How to understand the first parameter in Flask instance init?

Question

When create a Flask instance , we always use __name__ as the first arguments, but why?

class flask.Flask(import_name, static_path=None, static_url_path=None,static_folder='static', template_folder='templates', instance_path=None, instance_relative_config=False)

The official document says that first parameter is used to find resource,how?

Answer 1

__name__ should not always be used as the first argument particularly if the application is in a package instead of a single module, then its 'usually recommended to hardcode the package name' in order to simplify debugging with the Flask-SQLAlchemy extension for example. For reference see the section on 'About the First Parameter' in http://flask.pocoo.org/docs/0.10/api/.

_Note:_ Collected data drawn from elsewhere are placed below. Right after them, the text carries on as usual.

<file path="config.mk">
export PLATFORM = sky130hd
export DESIGN_NAME = instr_sequencer
export DESIGN_NICKNAME = d
export VERILOG_FILES = /design/src/rtl/instr_sequencer.sv
export SDC_FILE = /design/constraint.sdc
export NUM_CORES = 1
export LEC_CHECK = 0
export CAP_MARGIN = 20
export CORE_UTILIZATION = 47
export CTS_CLUSTER_DIAMETER = 80
export DETAILED_ROUTE_END_ITERATION = 10
export PLACE_DENSITY = 0.85
export SYNTH_ARGS = -nofsm -noshare
export SYNTH_HDL_FRONTEND = slang
export SYNTH_SLANG_ARGS = --single-unit
</file>
<file path="constraint.sdc">
create_clock -name clk -period 2.25 [get_ports clk]
set_input_delay 0.225 -clock clk [delete_from_list [all_inputs] [get_ports clk]]
set_output_delay 0.225 -clock clk [all_outputs]
set_load 0.02 [all_outputs]
</file>
<file path="src/rtl/instr_sequencer.sv">
// -----------------------------------------------------------------------------
// instr_sequencer
//
// Purpose:
//   Fetch / decode / execute control sequencer. It fetches a 32-bit instruction
//   from instruction memory at pc, latches it into the instruction register and
//   decodes the operation type. HALT (31) parks the block and JMP (30) reloads
//   pc. Every other operation is handed to the datapath through an exec_start
//   pulse. A bounded wait on exec_done moves the block to a sticky FAULT state
//   if the datapath never answers.
//
// Parameters:
//   PC_W          program-counter / instruction-address width
//   EXEC_TIMEOUT  maximum number of EXEC cycles spent waiting for exec_done
//
// Ports:
//   clk         in   single clock; all state changes on its rising edge
//   sys_rst     in   synchronous active-high reset
//   start       in   begin execution (IDLE) or restart from address 0 (HALT)
//   imem_req    out  fetch request, high for the whole FETCH state
//   imem_addr   out  fetch address (equal to pc)
//   imem_rdata  in   fetched instruction word
//   imem_valid  in   imem_rdata valid; sampled only in FETCH
//   ir_out      out  instruction register driven to the datapath
//   ir_load     out  one-cycle pulse in the cycle after ir_out changes
//   exec_start  out  one-cycle pulse telling the datapath to execute ir_out
//   exec_done   in   datapath finished; sampled only in EXEC
//   step        in   single-step release (SEQ_SINGLE_STEP_EN builds only)
//   pc          out  program counter
//   busy        out  high in FETCH, DECODE and EXEC
//   halted      out  high in HALT
//   fault       out  high in FAULT; sticky until sys_rst
//
// Configuration:
//   SEQ_SINGLE_STEP_EN  when defined, adds input 'step'. DECODE then holds
//                       until step=1 before it dispatches, jumps or halts.
// -----------------------------------------------------------------------------
module instr_sequencer #(
  parameter int PC_W         = 8,
  parameter int EXEC_TIMEOUT = 15
) (
  input  logic            clk,
  input  logic            sys_rst,
  input  logic            start,
  output logic            imem_req,
  output logic [PC_W-1:0] imem_addr,
  input  logic [31:0]     imem_rdata,
  input  logic            imem_valid,
  output logic [31:0]     ir_out,
  output logic            ir_load,
  output logic            exec_start,
  input  logic            exec_done,
`ifdef SEQ_SINGLE_STEP_EN
  input  logic            step,
`endif
  output logic [PC_W-1:0] pc,
  output logic            busy,
  output logic            halted,
  output logic            fault
);

  localparam logic [2:0] S_IDLE   = 3'd0;
  localparam logic [2:0] S_FETCH  = 3'd1;
  localparam logic [2:0] S_DECODE = 3'd2;
  localparam logic [2:0] S_EXEC   = 3'd3;
  localparam logic [2:0] S_HALT   = 3'd4;
  localparam logic [2:0] S_FAULT  = 3'd5;

  localparam logic [4:0] OP_JMP  = 5'd30;
  localparam logic [4:0] OP_HALT = 5'd31;

  localparam int              CNT_W    = $clog2(EXEC_TIMEOUT + 1);
  localparam logic [CNT_W-1:0] CNT_LAST = CNT_W'(EXEC_TIMEOUT - 1);

  // Instruction word layout. rsrc2 shares bits [15:11] with isrc. The
  // datapath selects between them with imm_mode, so only isrc is named here.
  typedef struct packed {
    logic [4:0]  oper_type;
    logic [4:0]  rdst;
    logic [4:0]  rsrc1;
    logic        imm_mode;
    logic [15:0] isrc;
  } ir_t;

  logic [2:0]       state_q, state_d;
  logic [PC_W-1:0]  pc_q, pc_d;
  ir_t              ir_q, ir_d;
  logic [CNT_W-1:0] cnt_q, cnt_d;
  logic             ir_load_q, ir_load_d;
  logic             exec_start_q, exec_start_d;
  logic             decode_go;

`ifdef SEQ_SINGLE_STEP_EN
  assign decode_go = step;
`else
  assign decode_go = 1'b1;
`endif

  // NOTE: every signal assigned in this block gets a default first, so no
  // path leaves a value unassigned and no latch is inferred.
  always_comb begin
    state_d      = state_q;
    pc_d         = pc_q;
    ir_d         = ir_q;
    cnt_d        = cnt_q;
    ir_load_d    = 1'b0;
    exec_start_d = 1'b0;
    case (state_q)
      S_IDLE: begin
        if (start) state_d = S_FETCH;
      end
      S_FETCH: begin
        if (imem_valid) begin
          ir_d      = ir_t'(imem_rdata);
          ir_load_d = 1'b1;
          state_d   = S_DECODE;
        end
      end
      S_DECODE: begin
        if (decode_go) begin
          if (ir_q.oper_type == OP_HALT) begin
            state_d = S_HALT;
          end else if (ir_q.oper_type == OP_JMP) begin
            pc_d    = PC_W'(ir_q.isrc);
            state_d = S_FETCH;
          end else begin
            // exec_start is registered, so it is high in the first EXEC cycle.
            exec_start_d = 1'b1;
            cnt_d        = '0;
            state_d      = S_EXEC;
          end
        end
      end
      S_EXEC: begin
        // Completion takes priority, so a done in the last allowed cycle
        // still counts as success.
        if (exec_done) begin
          pc_d    = pc_q + PC_W'(1);
          state_d = S_FETCH;
        end else if (cnt_q == CNT_LAST) begin
          state_d = S_FAULT;
        end else begin
          cnt_d = cnt_q + CNT_W'(1);
        end
      end
      S_HALT: begin
        if (start) begin
          pc_d    = '0;
          state_d = S_FETCH;
        end
      end
      S_FAULT: ;
      default: state_d = S_IDLE;
    endcase
  end

  // NOTE: sequential state uses non-blocking assignments, so every register
  // samples the pre-edge values of the others.
  always_ff @(posedge clk) begin
    if (sys_rst) begin
      state_q      <= S_IDLE;
      pc_q         <= '0;
      ir_q         <= '0;
      cnt_q        <= '0;
      ir_load_q    <= 1'b0;
      exec_start_q <= 1'b0;
    end else begin
      state_q      <= state_d;
      pc_q         <= pc_d;
      ir_q         <= ir_d;
      cnt_q        <= cnt_d;
      ir_load_q    <= ir_load_d;
      exec_start_q <= exec_start_d;
    end
  end

  // Status outputs decode straight from the state register. A reset edge
  // therefore drops imem_req, busy, halted and fault at that same edge.
  assign imem_req   = (state_q == S_FETCH);
  assign imem_addr  = pc_q;
  assign pc         = pc_q;
  assign ir_out     = ir_q;
  assign ir_load    = ir_load_q;
  assign exec_start = exec_start_q;
  assign busy       = (state_q == S_FETCH) || (state_q == S_DECODE) ||
                      (state_q == S_EXEC);
  assign halted     = (state_q == S_HALT);
  assign fault      = (state_q == S_FAULT);

endmodule

</file>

In the case when using a package there is a way to avoid hardcoding the package name with a special configuration which forces __name__ to resolve to the package name as desribed in Larger Applications. First, note that a Python package is not simply a directory containing modules which are Python source files; it must also contain an __init__.py file (except for Python3 namespace packages). One function of __init__.py files is to prevent unintentional namespace conflicts as mentioned in An Introduction to Python: Section 6.4. In the case of flask, its convenient to define a flask app in a package's __init__.py in order to enable use of __name__ since in that case it resolves to the package name which is identical to the package's base directory name and has a file attribute with which its absolute pathname can be determined. A working flask/Python3 project demonstrating this configuration is available at flaskdemo.

Regarding understanding the first parameter in flask instance initialization, first of all if its missing and there are no remaining arguments, then when attempting to run the flask app it immediately fails with "TypeError: __init__() missing 1 required positional argument: 'import_name'". Second, if a nonexistent pathname is provided for it, then the application's and its resources root is set to the cwd (current working directory) and attempts to access resources would fail unless they are in the cwd which is not necessarily always the case and a limitation anyway.

Further details can be obtained by examining the flask sources, particularly app.py as well as helpers.py. In an Anaconda3 installation they are located in Lib\site-packages\flask. From a brief review, what I found is that class Flask is defined in app.py and its __init__ method begins with:

def __init__(self, import_name, static_path=None, static_url_path=None,
                 static_folder='static', template_folder='templates',
                 instance_path=None, instance_relative_config=False):
    _PackageBoundObject.__init__(self, import_name, template_folder=template_folder)
...

class _PackageBoundObject is defined in helpers.py and it has an open_resource() function that returns open(os.path.join(self.root_path, resource), mode) where

self.root_path = get_root_path(self.import_name)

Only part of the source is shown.